Computer Vision and Pattern Recognition
What problem does this paper attempt to address?
The problem that this paper attempts to solve is the planning challenges in partially observable environments, especially in embodied AI. Most previous studies have addressed this challenge by developing agents that can physically explore their environments to update their beliefs about the state of the world. However, humans can imagine unseen parts of the world through mental exploration and use these imagined observations to update their beliefs, thus making more informed decisions without the need for physical exploration at any time. To achieve this human - like ability, the paper introduces the Generative World Explorer (Genex), an egocentric world exploration framework that allows agents to mentally explore large - scale 3D worlds (such as urban scenes) and update their beliefs through imagined observations. These updated beliefs will help agents make more informed decisions in the current step.

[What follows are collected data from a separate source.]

### config.mk
export PLATFORM = sky130hd
export DESIGN_NAME = upsample_nearest_flat
export DESIGN_NICKNAME = d
export VERILOG_FILES = /design/src/rtl/upsample_nearest_pkg.sv /design/src/rtl/sp_ram_intf.sv /design/src/rtl/upsample_addr_gen.sv /design/src/rtl/upsample_nearest.sv /design/src/flat_wrapper.sv
export SDC_FILE = /design/constraint.sdc
export NUM_CORES = 1
export LEC_CHECK = 0
export CAP_MARGIN = 20
export CORE_ASPECT_RATIO = 1.5
export CORE_MARGIN = 5
export CORE_UTILIZATION = 25
export CTS_CLUSTER_SIZE = 30
export DETAILED_ROUTE_END_ITERATION = 8
export HOLD_SLACK_MARGIN = 0.15
export PLACE_DENSITY = 0.58
export SETUP_SLACK_MARGIN = 0.5
export SYNTH_ARGS = -nofsm -noshare
export SYNTH_HDL_FRONTEND = slang
export SYNTH_SLANG_ARGS = --single-unit
### constraint.sdc
create_clock -name clk -period 4.4 [get_ports clk]
set_input_delay 1.1 -clock clk [delete_from_list [all_inputs] [get_ports clk]]
set_output_delay 1.1 -clock clk [all_outputs]
set_load 0.02 [all_outputs]
### src/rtl/upsample_nearest_pkg.sv
// Shared types and constants for the nearest-neighbour up-sampling engine.
package upsample_nearest_pkg;

  localparam int MAX_ROW   = 64;
  localparam int MAX_SCALE = 4;

  localparam int ROW_W   = $clog2(MAX_ROW + 1);
  localparam int SCALE_W = 3;
  localparam int CH_W    = 16;
  localparam int ADDR_W  = 32;
  localparam int DATA_W  = 32;

  typedef enum logic [2:0] {
    IDLE,
    LOAD_PARAM,
    RUN,
    DRAIN,
    FINISH
  } upsample_state_t;

  localparam logic WRITE_ENB = 1'b1;
  localparam logic WRITE_DIS = 1'b0;

  localparam logic [ADDR_W-1:0] UPS_PARAM_ROW   = 32'd0;
  localparam logic [ADDR_W-1:0] UPS_PARAM_CH    = 32'd1;
  localparam logic [ADDR_W-1:0] UPS_PARAM_SCALE = 32'd2;

  // A zero scale means "no up-sampling"; anything above the supported maximum saturates.
  function automatic logic [SCALE_W-1:0] clamp_scale(input logic [SCALE_W-1:0] raw);
    if (raw == '0)
      return SCALE_W'(1);
    else if (raw > SCALE_W'(MAX_SCALE))
      return SCALE_W'(MAX_SCALE);
    else
      return raw;
  endfunction

endpackage

### src/rtl/sp_ram_intf.sv
// Single-port SRAM handshake shared by all EPU layer engines.
interface sp_ram_intf;
  logic        cs;
  logic [31:0] addr;
  logic        W_req;
  logic [31:0] W_data;
  logic        oe;
  logic [31:0] R_data;

  modport compute (output cs, addr, W_req, W_data, oe, input R_data);
  modport memory  (input cs, addr, W_req, W_data, oe, output R_data);
endinterface

### src/rtl/upsample_addr_gen.sv
// Walks (ch, oy, ox) in output order and keeps the matching input-pixel address
// incrementally, so no divider is needed to map an output pixel back to its source.
module upsample_addr_gen
  import upsample_nearest_pkg::*;
(
  input  logic               clk,
  input  logic               rstn,
  input  logic               clear,
  input  logic               step,
  input  logic [ROW_W-1:0]   row,
  input  logic [CH_W-1:0]    ch_num,
  input  logic [SCALE_W-1:0] scale,
  output logic [ADDR_W-1:0]  addr,
  output logic               last_pixel
);

  logic [SCALE_W-1:0] sx, sy;
  logic [ROW_W-1:0]   ix, iy;
  logic [CH_W-1:0]    ch;
  logic               sx_last, sy_last, ix_last, iy_last, ch_last;

  // Terminal-count flags for each nested counter.
  always_comb begin
    sx_last    = (sx == scale - SCALE_W'(1));
    sy_last    = (sy == scale - SCALE_W'(1));
    ix_last    = (ix == row - ROW_W'(1));
    iy_last    = (iy == row - ROW_W'(1));
    ch_last    = (ch == ch_num - CH_W'(1));
    last_pixel = sx_last & ix_last & sy_last & iy_last & ch_last;
  end

  // Advance one output pixel per step; end of an output row either rewinds to the
  // start of the same input row (more replicas left) or moves on to the next one.
  always_ff @(posedge clk or negedge rstn) begin
    if (!rstn) begin
      sx   <= '0;
      sy   <= '0;
      ix   <= '0;
      iy   <= '0;
      ch   <= '0;
      addr <= '0;
    end else if (clear) begin
      sx   <= '0;
      sy   <= '0;
      ix   <= '0;
      iy   <= '0;
      ch   <= '0;
      addr <= '0;
    end else if (step) begin
      if (!sx_last) begin
        sx <= sx + SCALE_W'(1);
      end else begin
        sx <= '0;
        if (!ix_last) begin
          ix   <= ix + ROW_W'(1);
          addr <= addr + ADDR_W'(1);
        end else begin
          ix <= '0;
          if (!sy_last) begin
            sy   <= sy + SCALE_W'(1);
            addr <= addr - ADDR_W'(row - ROW_W'(1));
          end else begin
            sy   <= '0;
            addr <= addr + ADDR_W'(1);
            if (!iy_last) begin
              iy <= iy + ROW_W'(1);
            end else begin
              iy <= '0;
              ch <= ch_last ? '0 : ch + CH_W'(1);
            end
          end
        end
      end
    end
  end

endmodule

### src/rtl/upsample_nearest.sv
// Nearest-neighbour up-sampling layer engine: loads R/C/S, then streams one output
// pixel per cycle, each a copy of its source input pixel.
module upsample_nearest
  import upsample_nearest_pkg::*;
(
  input  logic        clk,
  input  logic        rstn,
  input  logic        start,
  output logic        finish,
  sp_ram_intf.compute param_intf,
  sp_ram_intf.compute bias_intf,
  sp_ram_intf.compute weight_intf,
  sp_ram_intf.compute input_intf,
  sp_ram_intf.compute output_intf
);

  upsample_state_t    state, state_next;
  logic [1:0]         cnt;
  logic [ROW_W-1:0]   row_q;
  logic [CH_W-1:0]    ch_num_q;
  logic [SCALE_W-1:0] scale_q;
  logic [ADDR_W-1:0]  out_addr;
  logic               w_req_q;
  logic               last_pixel;
  logic               addr_clear;

  assign addr_clear = (state_next == FINISH);

  upsample_addr_gen u_addr_gen (
    .clk        (clk),
    .rstn       (rstn),
    .clear      (addr_clear),
    .step       (state == RUN),
    .row        (row_q),
    .ch_num     (ch_num_q),
    .scale      (scale_q),
    .addr       (input_intf.addr),
    .last_pixel (last_pixel)
  );

  // State register.
  always_ff @(posedge clk or negedge rstn) begin
    if (!rstn) state <= IDLE;
    else       state <= state_next;
  end

  // Parameter-load counter and parameter latches; R_data lags the address by one cycle.
  always_ff @(posedge clk or negedge rstn) begin
    if (!rstn) begin
      cnt      <= '0;
      row_q    <= '0;
      ch_num_q <= '0;
      scale_q  <= '0;
    end else begin
      cnt <= (state == LOAD_PARAM) ? cnt + 2'd1 : 2'd0;
      if (state == LOAD_PARAM) begin
        case (cnt)
          2'd1:    row_q    <= param_intf.R_data[ROW_W-1:0];
          2'd2:    ch_num_q <= param_intf.R_data[CH_W-1:0];
          2'd3:    scale_q  <= clamp_scale(param_intf.R_data[SCALE_W-1:0]);
          default: ;
        endcase
      end
    end
  end

  // Next-state decode and per-state SRAM strobes.
  always_comb begin
    state_next      = state;
    finish          = 1'b0;
    param_intf.cs   = 1'b0;
    param_intf.addr = '0;
    input_intf.cs   = 1'b0;
    output_intf.cs  = 1'b0;
    case (state)
      IDLE: begin
        if (start) state_next = LOAD_PARAM;
      end
      LOAD_PARAM: begin
        param_intf.cs = 1'b1;
        case (cnt)
          2'd0:    param_intf.addr = UPS_PARAM_ROW;
          2'd1:    param_intf.addr = UPS_PARAM_CH;
          2'd2:    param_intf.addr = UPS_PARAM_SCALE;
          default: param_intf.addr = '0;
        endcase
        if (cnt == 2'd3)
          state_next = (row_q == '0 || ch_num_q == '0) ? FINISH : RUN;
      end
      RUN: begin
        input_intf.cs  = 1'b1;
        output_intf.cs = 1'b1;
        if (last_pixel) state_next = DRAIN;
      end
      DRAIN: begin
        output_intf.cs = 1'b1;
        state_next     = FINISH;
      end
      FINISH: begin
        finish     = 1'b1;
        state_next = IDLE;
      end
      default: state_next = IDLE;
    endcase
  end

  // Write strobe trails each read issue by one cycle; output address counts writes.
  always_ff @(posedge clk or negedge rstn) begin
    if (!rstn) begin
      w_req_q  <= WRITE_DIS;
      out_addr <= '0;
    end else begin
      w_req_q <= (state == RUN) ? WRITE_ENB : WRITE_DIS;
      if (addr_clear)
        out_addr <= '0;
      else if (w_req_q == WRITE_ENB)
        out_addr <= out_addr + ADDR_W'(1);
    end
  end

  assign output_intf.addr   = out_addr;
  assign output_intf.W_req  = w_req_q;
  assign output_intf.W_data = {24'h0, input_intf.R_data[7:0]};
  assign output_intf.oe     = 1'b1;

  assign input_intf.W_req   = WRITE_DIS;
  assign input_intf.W_data  = '0;
  assign input_intf.oe      = 1'b1;

  assign param_intf.W_req   = WRITE_DIS;
  assign param_intf.W_data  = '0;
  assign param_intf.oe      = 1'b1;

  assign bias_intf.cs       = 1'b0;
  assign bias_intf.addr     = '0;
  assign bias_intf.W_req    = WRITE_DIS;
  assign bias_intf.W_data   = '0;
  assign bias_intf.oe       = 1'b1;

  assign weight_intf.cs     = 1'b0;
  assign weight_intf.addr   = '0;
  assign weight_intf.W_req  = WRITE_DIS;
  assign weight_intf.W_data = '0;
  assign weight_intf.oe     = 1'b1;

endmodule

### src/flat_wrapper.sv
// flat-port wrapper written by rule: the top's interface ports become plain ports
module upsample_nearest_flat import upsample_nearest_pkg::*;
  (clk, rstn, start, finish, param_intf_cs, param_intf_addr, param_intf_W_req, param_intf_W_data, param_intf_oe, param_intf_R_data, bias_intf_cs, bias_intf_addr, bias_intf_W_req, bias_intf_W_data, bias_intf_oe, bias_intf_R_data, weight_intf_cs, weight_intf_addr, weight_intf_W_req, weight_intf_W_data, weight_intf_oe, weight_intf_R_data, input_intf_cs, input_intf_addr, input_intf_W_req, input_intf_W_data, input_intf_oe, input_intf_R_data, output_intf_cs, output_intf_addr, output_intf_W_req, output_intf_W_data, output_intf_oe, output_intf_R_data);
  sp_ram_intf param_intf_i ();
  sp_ram_intf bias_intf_i ();
  sp_ram_intf weight_intf_i ();
  sp_ram_intf input_intf_i ();
  sp_ram_intf output_intf_i ();
  input  logic clk;
  input  logic rstn;
  input  logic start;
  output logic finish;
  output wire logic [$bits(param_intf_i.cs)-1:0] param_intf_cs;
  output wire logic [$bits(param_intf_i.addr)-1:0] param_intf_addr;
  output wire logic [$bits(param_intf_i.W_req)-1:0] param_intf_W_req;
  output wire logic [$bits(param_intf_i.W_data)-1:0] param_intf_W_data;
  output wire logic [$bits(param_intf_i.oe)-1:0] param_intf_oe;
  input wire logic [$bits(param_intf_i.R_data)-1:0] param_intf_R_data;
  output wire logic [$bits(bias_intf_i.cs)-1:0] bias_intf_cs;
  output wire logic [$bits(bias_intf_i.addr)-1:0] bias_intf_addr;
  output wire logic [$bits(bias_intf_i.W_req)-1:0] bias_intf_W_req;
  output wire logic [$bits(bias_intf_i.W_data)-1:0] bias_intf_W_data;
  output wire logic [$bits(bias_intf_i.oe)-1:0] bias_intf_oe;
  input wire logic [$bits(bias_intf_i.R_data)-1:0] bias_intf_R_data;
  output wire logic [$bits(weight_intf_i.cs)-1:0] weight_intf_cs;
  output wire logic [$bits(weight_intf_i.addr)-1:0] weight_intf_addr;
  output wire logic [$bits(weight_intf_i.W_req)-1:0] weight_intf_W_req;
  output wire logic [$bits(weight_intf_i.W_data)-1:0] weight_intf_W_data;
  output wire logic [$bits(weight_intf_i.oe)-1:0] weight_intf_oe;
  input wire logic [$bits(weight_intf_i.R_data)-1:0] weight_intf_R_data;
  output wire logic [$bits(input_intf_i.cs)-1:0] input_intf_cs;
  output wire logic [$bits(input_intf_i.addr)-1:0] input_intf_addr;
  output wire logic [$bits(input_intf_i.W_req)-1:0] input_intf_W_req;
  output wire logic [$bits(input_intf_i.W_data)-1:0] input_intf_W_data;
  output wire logic [$bits(input_intf_i.oe)-1:0] input_intf_oe;
  input wire logic [$bits(input_intf_i.R_data)-1:0] input_intf_R_data;
  output wire logic [$bits(output_intf_i.cs)-1:0] output_intf_cs;
  output wire logic [$bits(output_intf_i.addr)-1:0] output_intf_addr;
  output wire logic [$bits(output_intf_i.W_req)-1:0] output_intf_W_req;
  output wire logic [$bits(output_intf_i.W_data)-1:0] output_intf_W_data;
  output wire logic [$bits(output_intf_i.oe)-1:0] output_intf_oe;
  input wire logic [$bits(output_intf_i.R_data)-1:0] output_intf_R_data;
  assign param_intf_cs = param_intf_i.cs;
  assign param_intf_addr = param_intf_i.addr;
  assign param_intf_W_req = param_intf_i.W_req;
  assign param_intf_W_data = param_intf_i.W_data;
  assign param_intf_oe = param_intf_i.oe;
  assign param_intf_i.R_data = param_intf_R_data;
  assign bias_intf_cs = bias_intf_i.cs;
  assign bias_intf_addr = bias_intf_i.addr;
  assign bias_intf_W_req = bias_intf_i.W_req;
  assign bias_intf_W_data = bias_intf_i.W_data;
  assign bias_intf_oe = bias_intf_i.oe;
  assign bias_intf_i.R_data = bias_intf_R_data;
  assign weight_intf_cs = weight_intf_i.cs;
  assign weight_intf_addr = weight_intf_i.addr;
  assign weight_intf_W_req = weight_intf_i.W_req;
  assign weight_intf_W_data = weight_intf_i.W_data;
  assign weight_intf_oe = weight_intf_i.oe;
  assign weight_intf_i.R_data = weight_intf_R_data;
  assign input_intf_cs = input_intf_i.cs;
  assign input_intf_addr = input_intf_i.addr;
  assign input_intf_W_req = input_intf_i.W_req;
  assign input_intf_W_data = input_intf_i.W_data;
  assign input_intf_oe = input_intf_i.oe;
  assign input_intf_i.R_data = input_intf_R_data;
  assign output_intf_cs = output_intf_i.cs;
  assign output_intf_addr = output_intf_i.addr;
  assign output_intf_W_req = output_intf_i.W_req;
  assign output_intf_W_data = output_intf_i.W_data;
  assign output_intf_oe = output_intf_i.oe;
  assign output_intf_i.R_data = output_intf_R_data;
  upsample_nearest u_core (.clk(clk), .rstn(rstn), .start(start), .finish(finish), .param_intf(param_intf_i), .bias_intf(bias_intf_i), .weight_intf(weight_intf_i), .input_intf(input_intf_i), .output_intf(output_intf_i));
endmodule
Yosys cells after proc, flatten, opt, wreduce, memory -nomap -nowiden
Cells that the tools add are included.

cells by class
  $add $sub $neg = 13
  multiply operators = 0
  div/mod/pow operators = 0
  magnitude comparators = 1
  equal/unequal tests = 13
  shift operators = 0
  muxes and demuxes = 46
  bitwise logic cells = 4
  reductions and logical operators = 19

operators by type and width
  operator               number
  $mux 32                8
  $mux 16                7
  $mux 7                 10
  $add 32x1->32 const B  2
  $mux 3                 14
  $sub 32x32->32         1
  $add 16x1->16 const B  1
  $eq 16x16->1           1
  $logic_not 16->1       1
  $sub 16x1->16 const B  1
  $add 7x1->7 const B    2
  $eq 7x7->1             2
  $pmux 3 s4             1
  $reduce_bool 2->1      6
  $reduce_and 2->1       4
  $sub 7x1->8 const B    1
  $logic_not 7->1        1
  $sub 7x1->7 const B    1
  $add 3x1->3 const B    2
  $eq 3x2->1 const B     2
  $eq 3x3->1             2
  $eq 3x3->1 const B     2
  $logic_not 3->1        2
  $reduce_and 5->1       1
  other kinds (14)       21

storage, ports and cells
  register bits = 132
  latch bits = 0
  memory bits (writable) = 0
  bits in read-only memories = 0
  bits of input ports = 163
  output and inout port bits = 336
  logic and storage cells = 109
  memories kept = 0

Longest topological paths before layout
Gate-level depths: netlist (run 1).

  depth in word-level cells = 11
  mapped depth = 15
  gate-level depth less buffers = 15

Hierarchy
From an unflattened synthesis (run 1), not the netlist that was laid out.

second synthesis, totals
  cell total of the unflattened synthesis = 1429
  area total of the unflattened synthesis = 11981.5 sq um

by module, submodules not included
  module             instances  cells each  area an instance (sq um)  sequential area each (sq um)
  upsample_addr_gen  1          887         6880.3                    1701.6
  upsample_nearest   1          542         5101.1                    1601.5

Worst setup path after synthesis (run 1)
Ideal clock, no wire load.

  path kind = register to register
  start = reg u_core.row_q[0]
  end = reg u_core.u_addr_gen.addr[31]
  data arrival time = 3391 ps
  required time = 4318 ps
  setup slack = 927 ps
  stages on the path, launching flop included = 16
  path buffers = 0
  clock period less this slack = 3473 ps
  cells stage by stage = dfrtp_1 -> inv_1 -> ha_1 -> nor3b_1 -> nand2_1 -> xor2_1 -> ha_1 -> a211o_1 -> a21oi_1 -> a211o_1 -> a31o_2 -> a31oi_1 -> a311oi_1 -> mux2i_1 -> nand2b_1 -> a31oi_1

on the way
  cells in the longest elaborated chain, start to end = 11
  elaborated cells between the ends (all ways) = 24

RTL lines
  item                                                     RTL line                 source
  start, declared                                          upsample_nearest.sv:19   logic [ROW_W-1:0] row_q;
  start signal, assigned                                   upsample_nearest.sv:58   2'd1: row_q <= param_intf.R_data[ROW_W-1:0];
  branches (longest 11 deep; another with $sub 32x32->32)  n/a
  end signal, assigned                                     upsample_addr_gen.sv:56  addr <= addr + ADDR_W'(1);
  end signal, assigned                                     upsample_addr_gen.sv:61  addr <= addr - ADDR_W'(row - ROW_W'(1));
  end signal, assigned                                     upsample_addr_gen.sv:64  addr <= addr + ADDR_W'(1);
  end, declared                                            upsample_addr_gen.sv:13  output logic [ADDR_W-1:0] addr,

Several ways; the timed one is not identified. The select of a mux whose other input is x is not followed.
A chain may end at the register's enable or synchronous reset.

Final worst setup path (run 1)
  start = reg u_core.row_q[1]
  end = reg u_core.u_addr_gen.addr[25]

Same word-level chain as after synthesis.

==> summary.md, run 1 <==
| Metric | Value |
|---|---|
| Top cell type's share of synthesized area | 0.2926 |
| Syn Inst Count | between 1000 and 1500 |
| Die X | 183.5 µm |
| CTS sink cnt | approximately 130 |
| Routed Antenna Nets | 0 |
| Storage element area | ~3300 µm² |
| Num CTS Buffers | 17 |
| R2r endpoint | u_core.u_addr_gen.addr[25] |
| Clock root buffer | clkbuf_16 |
| Fmax | ~270 MHz |
| Yosys warnings | 0 |
| Layout net count | about 1600 |
| Min Clock Period, post-route | approximately 3.7 ns |
| Initial drt markers | about 410 |
| First-pass GRT wire length | about 46 mm |
| Max H-tree Level | 4 |
| PwrDens | around 480 nW/µm² |
| CP Max Fanout | 6 |
| Final period util | 0.8502 |
| Crit start category | register |
| Syn Std Cell Area | about 11000 µm² |
| Buf/Inv on CP | 2 |
| Die height | 270.3 µm |
| Sw Ratio | 0.4091 |
| Internal power | roughly 3500 µW |
| Post-CTS setup buffers | 0 |
| DR WL/cell | 15.01 µm |
| Yosys cell types | 80 |
| Logic pwr share | 0.447 |
| Setup TNS | 0 ns |
| Core Area | approximately 45000 µm² |
| Worst Path Required | approximately 4.7 ns |
| Commonest cells in the netlist | 265 x buf_4, 132 x dfrtp_1, 95 x nor2_1 |
| Clock skew | 0.01380 ns |
| Sequential area share after synthesis | 0.2926 |
| Worst Hold Class | reg -> reg |
| Top-count cell post-synth | buf_4 |
| Die area | 49590 µm² |
| Hold Slack | roughly 0.47 ns |
| Worst setup path endpoint | u_core.u_addr_gen.addr[25] |
| Routed WL | ~30 mm |
| FF-to-FF Start | u_core.row_q[1] |
| FILL cells | 4757 |
| Post-synth top flop | dfrtp_1 |
| Status | complete, no violations |
| Port Buffer Count | between 80 and 90 |
| HPWL Detailed | around 23 mm |
| Vias in the first global route | between 8000 and 9000 |
| Post-synth top area cell | dfrtp_1 |
| Sequential fraction of design power | 0.294 |
| Reg2Reg Setup Slack | roughly 0.66 ns |
| Worst Reg2Reg Path Length in Cells | 14 |
| Worst path max stage delay | roughly 0.42 ns |
| Number of hold buffers added after cts | 0 |
| Worst Hold Depth | 1 |
| Critical path's slowest cell | dfrtp_1 |
| Mean Syn Cell Area | 8.494 µm² |
| Total number of vias | 8995 |
| Peak VDD IR | ~320 µV |
| Final core utilization | 0.2798 |
| Worst Max-Slew Pin Slew | roughly 0.83 ns |
| Stages on worst setup path | 14 |
| Max_cap viols | 0 |
| Count of final setup violators | 0 |
| Ys async rst share | 1.000 |
| Congestion Overflow GR | 0 |
| Pleak | ~0.0057 µW |
| CP Capture Type | register |
| Final hold vios | 0 |
| Net Switching | ~2400 µW |
| Rows | 95 |
| Setup CP Type | reg -> reg |
| IO Pins | 499 |
| Crit. Startpoint | u_core.row_q[1] |
| CTS tree | yes |
| Placer Congestion | slightly below 0.9 |
| Area Overhead vs Synth | 11.07% |
| Residual DRC | 0 |
| Starting density of the core | 0.2519 |
| CTS clk-pin slew, worst paths | 0.06 ns |
| Post-synth EDFFs | 0 |
| Power share of the clock group | 0.259 |
| Share of cells above drive strength 1 | 0.08140 |
| Largest net degree at the start of global routing | 70 |
| Synth top area cells | dfrtp_1 29%, buf_4 18%, ha_1 5.1%, o21ai_0 4.1%, xnor2_1 4.1% |
| CP cell instances | inv_1, ha_1, nor3b_2, buf_4, xnor2_1, ha_1, o2111ai_1, a211o_1, a31o_2, a31oi_2, nor2_1, o21ai_0, xnor2_1, o21ai_0 |
| Antenna violations before repair | 0 |
| Worst rel slew slack | 0.4488 |
| Area of the multi-input gates | between 6000 and 7000 µm² |
| Yosys reg bits | about 130 |
| CTS Buffer Depth | 2 |
| Clock Latency Late Sink | roughly 0.44 ns |
| Avg Vias per Cell | roughly 4.5 |
| Slew Viols, Final | 0 |
| GRT Resource Usage Total | 0.1158 |
| Drt pass-1 iters | 5 |
| RSZ-0062 raised after global routing | no |
| Arrival time at the worst endpoint | approximately 4.1 ns |
| # diodes | 0 |
| CP delay by family, top | compound AO/OA/AOI/OAI gates |
-- placed cells by master (no fill, tap or decap), drive strengths merged, types with 16 or more instances in the layout --
cell	count
a21o	16
a21oi	62
and3	34
buf	26
clkbuf	19
clkdlybuf4s50	88
conb	257
dfrtp	132
ha	46
inv	33
mux2	19
nand2	86
nand2b	24
nand3	37
nand4	16
nor2	95
nor2b	18
nor3	22
o21ai	108
xnor2	53
xor2	46
-- timing repair --
item,4_1_cts,5_1_grt
endpoints found under the setup margin,0,8
endpoints found under the hold margin,0,0
gates resized for setup,0,7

Specifically, the main contributions of the paper include: 1. Proposing Genex, a novel framework that enables agents to conduct imaginative exploration in a high - quality and exploration - consistent manner. 2. For the first time, attempting to integrate generated videos into the partially observable decision - making process through the introduction of belief updates based on imagination. 3. Highlighting the compelling applications of Genex, including multi - agent decision - making. Through these contributions, the paper aims to enhance the navigation and decision - making abilities of agents in complex, partially observable environments, especially in scenarios that require rapid response and efficient exploration.